My clogs were sensible yet stylish–they would carry me through miles of trips around the library. My hopeless frizzy hair was loosely piled on my head. I would not have time to mess with hair with all the urgent learning I would be doing.
Finally I decided to clip the badge to the hem of my new cotton T-shirt. It would be visible without being “nerdy.”
In my calculations, four minutes had been allotted for the trip from my 15th floor apartment to the lobby. The butterflies in my stomach were not from the elevator’s drop. The magnitude of this day was overwhelming. I was starting medical school. I was going to be a doctor.
My nerves got the best of me and I failed to account for elevator stops.
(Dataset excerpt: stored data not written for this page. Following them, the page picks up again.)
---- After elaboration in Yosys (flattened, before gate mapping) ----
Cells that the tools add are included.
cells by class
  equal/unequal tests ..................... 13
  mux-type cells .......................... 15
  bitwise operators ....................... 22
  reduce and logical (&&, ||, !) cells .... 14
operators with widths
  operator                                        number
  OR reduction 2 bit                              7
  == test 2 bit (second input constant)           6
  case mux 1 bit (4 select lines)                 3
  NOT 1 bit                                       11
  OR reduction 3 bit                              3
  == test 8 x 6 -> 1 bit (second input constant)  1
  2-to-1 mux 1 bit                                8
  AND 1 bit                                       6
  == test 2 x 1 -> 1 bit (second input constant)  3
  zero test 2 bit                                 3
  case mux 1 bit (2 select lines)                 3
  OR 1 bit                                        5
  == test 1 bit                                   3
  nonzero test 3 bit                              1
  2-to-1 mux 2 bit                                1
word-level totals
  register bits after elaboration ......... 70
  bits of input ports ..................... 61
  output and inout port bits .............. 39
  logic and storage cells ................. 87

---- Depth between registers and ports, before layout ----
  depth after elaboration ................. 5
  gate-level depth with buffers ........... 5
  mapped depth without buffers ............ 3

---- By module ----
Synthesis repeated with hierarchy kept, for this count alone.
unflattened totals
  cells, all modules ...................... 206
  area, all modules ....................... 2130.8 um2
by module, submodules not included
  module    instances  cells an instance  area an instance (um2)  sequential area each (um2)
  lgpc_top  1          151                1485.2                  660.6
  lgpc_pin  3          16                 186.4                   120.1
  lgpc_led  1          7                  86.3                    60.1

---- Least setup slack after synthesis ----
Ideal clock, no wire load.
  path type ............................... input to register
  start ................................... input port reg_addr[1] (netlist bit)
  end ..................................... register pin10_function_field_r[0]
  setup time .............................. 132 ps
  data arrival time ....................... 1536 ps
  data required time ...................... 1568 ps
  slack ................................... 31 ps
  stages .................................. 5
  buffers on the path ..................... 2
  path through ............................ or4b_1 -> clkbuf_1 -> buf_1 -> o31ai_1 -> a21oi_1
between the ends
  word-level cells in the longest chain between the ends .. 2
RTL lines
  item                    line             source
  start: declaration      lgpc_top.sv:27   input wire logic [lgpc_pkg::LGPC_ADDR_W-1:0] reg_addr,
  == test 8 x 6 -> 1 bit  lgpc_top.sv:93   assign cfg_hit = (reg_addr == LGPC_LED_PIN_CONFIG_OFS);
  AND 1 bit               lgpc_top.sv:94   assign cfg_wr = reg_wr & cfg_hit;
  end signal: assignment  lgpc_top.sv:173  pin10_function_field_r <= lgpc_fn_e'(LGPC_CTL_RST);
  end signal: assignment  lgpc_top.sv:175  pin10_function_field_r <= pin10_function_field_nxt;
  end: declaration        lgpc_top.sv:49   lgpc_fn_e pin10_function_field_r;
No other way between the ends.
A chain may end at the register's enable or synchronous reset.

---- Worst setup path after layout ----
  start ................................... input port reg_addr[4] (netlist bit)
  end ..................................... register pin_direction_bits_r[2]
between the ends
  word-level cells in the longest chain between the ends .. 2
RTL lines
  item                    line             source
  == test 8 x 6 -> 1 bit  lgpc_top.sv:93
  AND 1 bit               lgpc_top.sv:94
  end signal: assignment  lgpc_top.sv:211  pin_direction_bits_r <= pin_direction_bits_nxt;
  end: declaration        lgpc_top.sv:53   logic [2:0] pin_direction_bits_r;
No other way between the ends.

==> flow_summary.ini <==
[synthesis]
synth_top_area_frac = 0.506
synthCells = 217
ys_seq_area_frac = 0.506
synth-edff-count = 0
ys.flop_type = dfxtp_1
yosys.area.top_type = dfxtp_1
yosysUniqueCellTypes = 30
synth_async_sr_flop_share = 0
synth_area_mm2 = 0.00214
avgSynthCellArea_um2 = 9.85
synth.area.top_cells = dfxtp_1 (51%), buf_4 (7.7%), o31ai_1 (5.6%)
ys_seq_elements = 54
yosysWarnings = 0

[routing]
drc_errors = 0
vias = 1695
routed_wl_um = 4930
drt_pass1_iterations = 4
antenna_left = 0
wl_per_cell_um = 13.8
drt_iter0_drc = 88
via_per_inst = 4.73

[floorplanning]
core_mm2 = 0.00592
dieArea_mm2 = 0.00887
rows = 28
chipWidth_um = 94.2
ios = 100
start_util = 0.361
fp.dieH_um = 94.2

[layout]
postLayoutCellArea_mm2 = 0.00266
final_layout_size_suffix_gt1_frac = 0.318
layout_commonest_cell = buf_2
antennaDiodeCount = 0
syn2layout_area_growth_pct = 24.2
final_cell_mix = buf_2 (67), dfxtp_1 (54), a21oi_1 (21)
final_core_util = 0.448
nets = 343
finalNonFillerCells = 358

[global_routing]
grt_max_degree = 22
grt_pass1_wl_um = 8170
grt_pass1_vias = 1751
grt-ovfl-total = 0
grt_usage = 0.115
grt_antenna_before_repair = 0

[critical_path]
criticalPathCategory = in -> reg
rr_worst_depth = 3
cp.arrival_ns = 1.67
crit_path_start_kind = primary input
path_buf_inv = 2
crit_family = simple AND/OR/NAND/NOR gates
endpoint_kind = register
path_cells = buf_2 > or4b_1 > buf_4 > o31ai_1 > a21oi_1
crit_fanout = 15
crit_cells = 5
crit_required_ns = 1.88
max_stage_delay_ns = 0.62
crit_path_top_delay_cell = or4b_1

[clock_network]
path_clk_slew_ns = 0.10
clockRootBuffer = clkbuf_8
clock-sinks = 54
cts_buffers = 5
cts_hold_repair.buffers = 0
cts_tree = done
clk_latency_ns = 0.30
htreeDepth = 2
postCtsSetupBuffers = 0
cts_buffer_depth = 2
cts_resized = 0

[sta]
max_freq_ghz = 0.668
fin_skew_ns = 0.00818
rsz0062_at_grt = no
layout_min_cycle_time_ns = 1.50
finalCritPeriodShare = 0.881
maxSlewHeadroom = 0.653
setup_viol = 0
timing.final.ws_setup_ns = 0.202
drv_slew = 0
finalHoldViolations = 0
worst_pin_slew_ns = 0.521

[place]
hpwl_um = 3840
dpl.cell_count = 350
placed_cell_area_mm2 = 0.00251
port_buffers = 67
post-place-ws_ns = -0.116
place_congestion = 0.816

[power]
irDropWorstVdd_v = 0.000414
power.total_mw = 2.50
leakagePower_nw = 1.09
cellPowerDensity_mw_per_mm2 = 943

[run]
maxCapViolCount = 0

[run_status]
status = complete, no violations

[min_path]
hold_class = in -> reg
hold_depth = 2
**src/hdl/asr_consts.svh**
```systemverilog
// constants for the asynchronous serial receiver
// assumes one 50 MHz clock and that the action list is loaded before start
`ifndef ASR_CONSTS_SVH
`define ASR_CONSTS_SVH
`define ASR_CLK_MHZ 50
`define ASR_PERIOD_OFS_US 20
`define ASR_MS_CYC (1000 * `ASR_CLK_MHZ)
`define ASR_HOST_PIN 5'h10
`define ASR_BITS_8N 4'h8
`define ASR_BITS_7E 4'h7
`define ASR_SEQ_MAX 6
`define ASR_CH_0 8'h30
`define ASR_CH_1 8'h31
`define ASR_CH_9 8'h39
`define ASR_CH_UA 8'h41
`define ASR_CH_UF 8'h46
`define ASR_CH_PLUS 8'h2b
`define ASR_CH_MINUS 8'h2d
`define ASR_HEX_OFS 8'h37
`endif

```
**src/hdl/asr_pkg.sv**
```systemverilog
// types shared by the serial receiver files
// assumes nothing beyond a SystemVerilog compiler
package asr_pkg;
    // 16-bit format word, msb first
    typedef struct packed {
        logic unused;
        logic inv;
        logic seven;
        logic [12:0] period;
    } asr_fmt_t;
    typedef enum logic [2:0] {
        K_STORE = 3'h0, K_DEC = 3'h1, K_BIN = 3'h2,
        K_HEX = 3'h3, K_WAIT = 3'h4, K_SKIP = 3'h5
    } asr_kind_t;
    // one entry of the receive action list
    typedef struct packed {
        asr_kind_t kind;
        logic sgn;
        logic [3:0] cnt;
        logic [47:0] seq;
    } asr_act_t;
    typedef struct packed {
        logic [4:0] rpin;
        logic fpin_en;
        logic [3:0] fpin;
        asr_fmt_t fmt;
        logic perr_en;
        logic tmo_en;
        logic [15:0] tmo_ms;
        logic [3:0] act_count;
    } asr_cfg_t;
    typedef struct packed {
        logic valid;
        logic [2:0] idx;
        logic [7:0] data;
    } asr_byte_t;
    typedef struct packed {
        logic valid;
        logic [2:0] idx;
        logic [15:0] value;
    } asr_num_t;
    typedef struct packed {
        logic done;
        logic perr;
        logic tmo;
    } asr_exit_t;
    typedef enum logic [2:0] {
        R_IDLE = 3'h0, R_HUNT = 3'h1, R_START = 3'h3,
        R_DATA = 3'h2, R_PAR = 3'h6, R_STOP = 3'h7
    } asr_rx_st_t;
    typedef enum logic [1:0] {
        E_IDLE = 2'h0, E_FETCH = 2'h1, E_LOAD = 2'h3, E_RUN = 2'h2
    } asr_eng_st_t;
endpackage

```
**src/hdl/asr_act_mem.sv**
```systemverilog
// action list memory, eight entries, registered read
// assumes writes happen only while the receiver is idle
`timescale 1ns/10ps
`default_nettype none
module asr_act_mem
    import asr_pkg::*;
(
    // clocking
    input wire logic clk,
    input wire logic ce,
    // write port
    input wire logic we,
    input wire logic [2:0] waddr,
    input wire asr_act_t wdata,
    // read port
    input wire logic [2:0] raddr,
    output asr_act_t rdata
);
    asr_act_t mem [0:7];

    // no reset: contents are loaded by the user
    always_ff @(posedge clk) begin
        if (ce) begin
            if (we) begin
                mem[waddr] <= wdata;
            end
            rdata <= mem[raddr];
        end
    end
endmodule
`default_nettype wire

```
**src/hdl/asr_rx.sv**
```systemverilog
// asynchronous serial receiver with an action list
// assumes pins_i and host_serial_input are asynchronous, all else on clk
`include "asr_consts.svh"
`timescale 1ns/10ps
`default_nettype none
module asr_rx
    import asr_pkg::*;
#(
    parameter int unsigned MS_CYC = `ASR_MS_CYC
)(
    // clocking
    input wire logic clk,
    input wire logic nrst,
    input wire logic ce,
    // control
    input wire logic start_i,
    input wire asr_cfg_t cfg_i,
    // action list load
    input wire logic act_we,
    input wire logic [2:0] act_waddr,
    input wire asr_act_t act_wdata,
    // pins
    input wire logic host_serial_input,
    input wire logic [15:0] pins_i,
    output logic [15:0] pin_o,
    output logic [15:0] pin_oe_n,
    // results
    output logic busy_o,
    output asr_byte_t byte_o,
    output asr_num_t num_o,
    output asr_exit_t exit_o
);
    asr_cfg_t cfg_r;
    asr_act_t act_rd, act_r;
    asr_rx_st_t rx_r, rx_nxt;
    asr_eng_st_t eng_r, eng_nxt;
    logic busy_r, busy_nxt;
    logic s1_r, s2_r, s3_r, line_r;
    logic [18:0] tmr_r, tmr_nxt;
    logic [3:0] bit_r, bit_nxt;
    logic [7:0] sh_r, sh_nxt;
    logic par_r, par_nxt;
    logic stb, perr;
    logic [2:0] idx_r, idx_nxt;
    logic [4:0] cnt_r, cnt_nxt;
    logic [15:0] acc_r, acc_nxt;
    logic [3:0] ndig_r, ndig_nxt;
    logic nst_r, nst_nxt, neg_r, neg_nxt;
    logic [47:0] hist_r, hist_nxt;
    logic [15:0] pre_r, ms_r;
    asr_byte_t byte_nxt;
    asr_num_t num_nxt;
    asr_exit_t exit_nxt;
    logic [15:0] oe_n_nxt, pin_nxt;

    // digit decode: {ok, value}
    function automatic logic [4:0] digit(input asr_kind_t k, input logic [7:0] b);
        logic [7:0] v;
        v = 8'h00;
        digit = 5'h00;
        case (k)
            K_BIN: if (b == `ASR_CH_0 || b == `ASR_CH_1) digit = {1'b1, 4'(b - `ASR_CH_0)};
            K_DEC: if (b >= `ASR_CH_0 && b <= `ASR_CH_9) digit = {1'b1, 4'(b - `ASR_CH_0)};
            K_HEX: begin
                if (b >= `ASR_CH_0 && b <= `ASR_CH_9) v = b - `ASR_CH_0;
                else if (b >= `ASR_CH_UA && b <= `ASR_CH_UF) v = b - `ASR_HEX_OFS;
                else v = 8'hff;
                if (v != 8'hff) digit = {1'b1, v[3:0]};
            end
            default: digit = 5'h00;
        endcase
    endfunction

    // one accumulate step, truncated to 16 bits
    function automatic logic [15:0] step(input asr_kind_t k, input logic [15:0] a, input logic [3:0] d);
        case (k)
            K_BIN: step = 16'({a, 1'b0} + 17'(d));
            K_HEX: step = 16'({a, 4'h0} + 20'(d));
            default: step = 16'({a, 3'h0} + {a, 1'b0} + 19'(d));
        endcase
    endfunction

    // byte mask for a match of n bytes, newest in the low byte
    function automatic logic [47:0] seq_mask(input logic [3:0] n);
        seq_mask = 48'h0;
        for (int i = 0; i < `ASR_SEQ_MAX; i++) begin
            if (i < int'(n)) seq_mask[i*8 +: 8] = 8'hff;
        end
    endfunction

    // bit period in cycles from the format word
    // same encoding the sender tables use
    function automatic logic [18:0] per_cyc(input asr_fmt_t f);
        per_cyc = 19'((32'(f.period) + `ASR_PERIOD_OFS_US) * `ASR_CLK_MHZ);
    endfunction

    // bit 15 of the format is never read
    wire logic inv = cfg_r.fmt.inv;
    wire logic seven = cfg_r.fmt.seven;
    // 20us period floor, 50 kbps top
    wire logic [18:0] per = per_cyc(cfg_r.fmt);
    wire logic [18:0] half = {1'b0, per[18:1]};
    wire logic [3:0] nbits = seven ? `ASR_BITS_7E : `ASR_BITS_8N;
    // 16 selects the host input, else a general pin
    wire logic raw_pin = (cfg_r.rpin == `ASR_HOST_PIN) ? host_serial_input : pins_i[cfg_r.rpin[3:0]];
    // normalise so idle is one and start is zero
    wire logic bit_n = line_r ^ inv;
    wire logic tick = (tmr_r == 19'h0);
    // 7E bytes keep seven bits only
    wire logic [7:0] rx_byte = seven ? {1'b0, sh_r[7:1]} : sh_r;
    wire logic [4:0] dg = digit(act_r.kind, rx_byte);
    wire logic is_sign = act_r.sgn && (rx_byte == `ASR_CH_PLUS || rx_byte == `ASR_CH_MINUS);
    wire logic [47:0] hist_sh = {hist_r[39:0], rx_byte};
    wire logic [47:0] msk = seq_mask(act_r.cnt);
    wire logic seq_hit = ((hist_sh ^ act_r.seq) & msk) == 48'h0;
    wire logic last_act = ({1'b0, idx_r} + 4'h1) >= cfg_r.act_count;
    wire logic start_ok = start_i && !busy_r;
    // timer fires when the wait reaches the limit
    // only honoured when the timeout pair is present
    wire logic tmo_hit = busy_r && cfg_r.tmo_en && (ms_r == cfg_r.tmo_ms);
    wire logic [15:0] acc_out = neg_r ? 16'(-acc_r) : acc_r;
    // ready level follows polarity, asserted while hunting
    wire logic rdy_lvl = (busy_nxt && rx_nxt == R_HUNT) ? inv : ~inv;

    // three-stage synchroniser, line changes once stages two and three agree
    always_ff @(posedge clk or negedge nrst) begin
        if (!nrst) begin
            s1_r <= 1'b1;
            s2_r <= 1'b1;
            s3_r <= 1'b1;
            line_r <= 1'b1;
        end else if (ce) begin
            s1_r <= raw_pin;
            s2_r <= s1_r;
            s3_r <= s2_r;
            if (s2_r == s3_r) line_r <= s3_r;
        end
    end

    // bit-level receive state machine
    always_comb begin
        rx_nxt = rx_r;
        tmr_nxt = tick ? tmr_r : tmr_r - 19'h1;
        bit_nxt = bit_r;
        sh_nxt = sh_r;
        par_nxt = par_r;
        stb = 1'b0;
        perr = 1'b0;
        case (rx_r)
            R_HUNT: if (!bit_n) begin
                rx_nxt = R_START;
                tmr_nxt = half;
            end
            R_START: if (tick) begin
                rx_nxt = bit_n ? R_HUNT : R_DATA;
                tmr_nxt = per - 19'h1;
                bit_nxt = 4'h0;
            end
            R_DATA: if (tick) begin
                sh_nxt = {bit_n, sh_r[7:1]};
                bit_nxt = bit_r + 4'h1;
                tmr_nxt = per - 19'h1;
                // seven bits plus parity or eight bits
                if (bit_r == nbits - 4'h1) rx_nxt = seven ? R_PAR : R_STOP;
            end
            R_PAR: if (tick) begin
                par_nxt = bit_n;
                rx_nxt = R_STOP;
                tmr_nxt = per - 19'h1;
            end
            // one stop bit, a missing stop drops the byte
            R_STOP: if (tick) begin
                rx_nxt = R_HUNT;
                stb = bit_n;
                // recompute even parity over data and parity bit
                perr = seven && ((^sh_r[7:1]) ^ par_r);
            end
            default: rx_nxt = R_IDLE;
        endcase
    end

    // action engine and exits
    always_comb begin
        eng_nxt = eng_r;
        busy_nxt = busy_r;
        idx_nxt = idx_r;
        cnt_nxt = cnt_r;
        acc_nxt = acc_r;
        ndig_nxt = ndig_r;
        nst_nxt = nst_r;
        neg_nxt = neg_r;
        hist_nxt = hist_r;
        byte_nxt = '0;
        num_nxt = '0;
        exit_nxt = '0;
        oe_n_nxt = pin_oe_n;
        if (start_ok) begin
            busy_nxt = 1'b1;
            idx_nxt = 3'h0;
            eng_nxt = E_FETCH;
            if (!cfg_i.rpin[4]) oe_n_nxt[cfg_i.rpin[3:0]] = 1'b1;
            if (cfg_i.fpin_en) oe_n_nxt[cfg_i.fpin] = 1'b0;
        end else if (busy_r) begin
            case (eng_r)
                E_FETCH: eng_nxt = E_LOAD;
                E_LOAD: begin
                    eng_nxt = E_RUN;
                    cnt_nxt = {act_rd.cnt == 4'h0, act_rd.cnt};
                    acc_nxt = 16'h0;
                    ndig_nxt = 4'h0;
                    nst_nxt = 1'b0;
                    neg_nxt = 1'b0;
                    hist_nxt = 48'h0;
                end
                E_RUN: if (stb) begin
                    // each action kind consumes the byte its own way
                    case (act_r.kind)
                        K_STORE: begin
                            byte_nxt = '{valid: 1'b1, idx: idx_r, data: rx_byte};
                            cnt_nxt = cnt_r - 5'h1;
                        end
                        K_SKIP: cnt_nxt = cnt_r - 5'h1;
                        // exact match of the last n bytes
                        K_WAIT: begin
                            hist_nxt = hist_sh;
                            if (seq_hit) cnt_nxt = 5'h0;
                        end
                        // skip junk, accumulate, stop on non-digit or count
                        default: begin
                            if (dg[4]) begin
                                acc_nxt = step(act_r.kind, nst_r ? acc_r : 16'h0, dg[3:0]);
                                ndig_nxt = ndig_r + 4'h1;
                                nst_nxt = 1'b1;
                                if (act_r.cnt != 4'h0 && ndig_r + 4'h1 == act_r.cnt) cnt_nxt = 5'h0;
                            end else if (!nst_r && is_sign) begin
                                nst_nxt = 1'b1;
                                neg_nxt = (rx_byte == `ASR_CH_MINUS);
                            end else if (nst_r) begin
                                cnt_nxt = 5'h0;
                            end
                        end
                    endcase
                end
                default: eng_nxt = E_IDLE;
            endcase
            // action finished: move on or end
            if (eng_r == E_RUN && stb && cnt_nxt == 5'h0) begin
                if (act_r.kind inside {K_DEC, K_BIN, K_HEX}) begin
                    num_nxt.valid = 1'b1;
                    num_nxt.idx = idx_r;
                    num_nxt.value = neg_nxt ? 16'(-acc_nxt) : acc_nxt;
                end
                if (last_act) begin
                    busy_nxt = 1'b0;
                    eng_nxt = E_IDLE;
                    exit_nxt.done = 1'b1;
                end else begin
                    idx_nxt = idx_r + 3'h1;
                    eng_nxt = E_FETCH;
                end
            end
            // parity exit only with the target in 7E mode
            if (stb && perr && cfg_r.perr_en && seven) begin
                busy_nxt = 1'b0;
                eng_nxt = E_IDLE;
                exit_nxt = '{done: 1'b0, perr: 1'b1, tmo: 1'b0};
                byte_nxt = '0;
                num_nxt = '0;
            end else if (tmo_hit && !stb) begin
                busy_nxt = 1'b0;
                eng_nxt = E_IDLE;
                exit_nxt = '{done: 1'b0, perr: 1'b0, tmo: 1'b1};
            end
        end
    end

    always_comb begin
        pin_nxt = 16'h0;
        if (cfg_r.fpin_en) pin_nxt[cfg_r.fpin] = rdy_lvl;
    end

    // configuration capture at start
    always_ff @(posedge clk or negedge nrst) begin
        if (!nrst) cfg_r <= '0;
        else if (ce && start_ok) cfg_r <= cfg_i;
    end

    // receive state registers
    always_ff @(posedge clk or negedge nrst) begin
        if (!nrst) begin
            rx_r <= R_IDLE;
            tmr_r <= 19'h0;
            bit_r <= 4'h0;
            sh_r <= 8'h0;
            par_r <= 1'b0;
        end else if (ce) begin
            rx_r <= busy_nxt ? ((rx_r == R_IDLE) ? R_HUNT : rx_nxt) : R_IDLE;
            tmr_r <= tmr_nxt;
            bit_r <= bit_nxt;
            sh_r <= sh_nxt;
            par_r <= par_nxt;
        end
    end

    // engine registers
    always_ff @(posedge clk or negedge nrst) begin
        if (!nrst) begin
            eng_r <= E_IDLE;
            busy_r <= 1'b0;
            idx_r <= 3'h0;
            act_r <= '0;
            cnt_r <= 5'h0;
            acc_r <= 16'h0;
            ndig_r <= 4'h0;
            nst_r <= 1'b0;
            neg_r <= 1'b0;
            hist_r <= 48'h0;
        end else if (ce) begin
            eng_r <= eng_nxt;
            busy_r <= busy_nxt;
            idx_r <= idx_nxt;
            if (eng_r == E_LOAD) act_r <= act_rd;
            cnt_r <= cnt_nxt;
            acc_r <= acc_nxt;
            ndig_r <= ndig_nxt;
            nst_r <= nst_nxt;
            neg_r <= neg_nxt;
            hist_r <= hist_nxt;
        end
    end

    // millisecond wait counter, restarted by each byte
    always_ff @(posedge clk or negedge nrst) begin
        if (!nrst) begin
            pre_r <= 16'h0;
            ms_r <= 16'h0;
        end else if (ce) begin
            if (!busy_r || stb) begin
                pre_r <= 16'h0;
                ms_r <= 16'h0;
            end else if (pre_r == 16'(MS_CYC - 1)) begin
                pre_r <= 16'h0;
                if (!tmo_hit) ms_r <= ms_r + 16'h1;
            end else begin
                pre_r <= pre_r + 16'h1;
            end
        end
    end

    // output registers
    always_ff @(posedge clk or negedge nrst) begin
        if (!nrst) begin
            pin_o <= 16'h0;
            pin_oe_n <= 16'hffff;
            busy_o <= 1'b0;
            byte_o <= '0;
            num_o <= '0;
            exit_o <= '0;
        end else if (ce) begin
            pin_o <= pin_nxt;
            pin_oe_n <= oe_n_nxt;
            busy_o <= busy_nxt;
            byte_o <= byte_nxt;
            num_o <= num_nxt;
            exit_o <= exit_nxt;
        end
    end

    asr_act_mem u_mem (
        .clk(clk),
        .ce(ce),
        .we(act_we),
        .waddr(act_waddr),
        .wdata(act_wdata),
        .raddr(idx_r),
        .rdata(act_rd)
    );
endmodule
`default_nettype wire

```
**config.mk**
```make
export PLATFORM = sky130hd
export DESIGN_NAME = asr_rx
export DESIGN_NICKNAME = d
export VERILOG_FILES = /design/src/hdl/asr_pkg.sv /design/src/hdl/asr_act_mem.sv /design/src/hdl/asr_rx.sv
export VERILOG_INCLUDE_DIRS = /design/src /design/src/hdl
export SDC_FILE = /design/constraint.sdc
export NUM_CORES = 1
export LEC_CHECK = 0
export BUFFER_PORTS_ARGS = -buffer_cell sky130_fd_sc_hd__buf_2
export CAP_MARGIN = 15
export CORE_MARGIN = 4
export CORE_UTILIZATION = 35
export DETAILED_ROUTE_END_ITERATION = 12
export PLACE_DENSITY = 0.59
export SETUP_SLACK_MARGIN = 0.3
export SYNTH_ARGS = -nofsm -noshare
export SYNTH_HDL_FRONTEND = slang
export SYNTH_SLANG_ARGS = --single-unit
```
**constraint.sdc**
```tcl
create_clock -name clk -period 6.7 [get_ports clk]
set_input_delay 0.67 -clock clk [delete_from_list [all_inputs] [get_ports clk]]
set_output_delay 0.67 -clock clk [all_outputs]
set_load 0.01 [all_outputs]
```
When the doors opened on the 9th floor the first thing I noticed was a pair of well-worn hiking boots. As my bored gaze took in white tube socks (too long,) plaid flannel shorts (no further explanation needed,) and a Paul Simon concert T-shirt (it had seen better days,) my patience dwindled,
Just then something familiar caught my eye.
The bearded-lumbarjack-looking guy had an ID badge identical to mine. His, however, hung pathetically around his neck.
Oh God. I rolled my eyes internally. This guy’s in my class—HE is going to be a doctor?
Despite his aloof nod, I couldn’t help but notice his smiling eyes. My success at shrugging his presence off basically only lasted that one elevator ride.
It turns out, twenty years later, that was the moment that changed my life forever.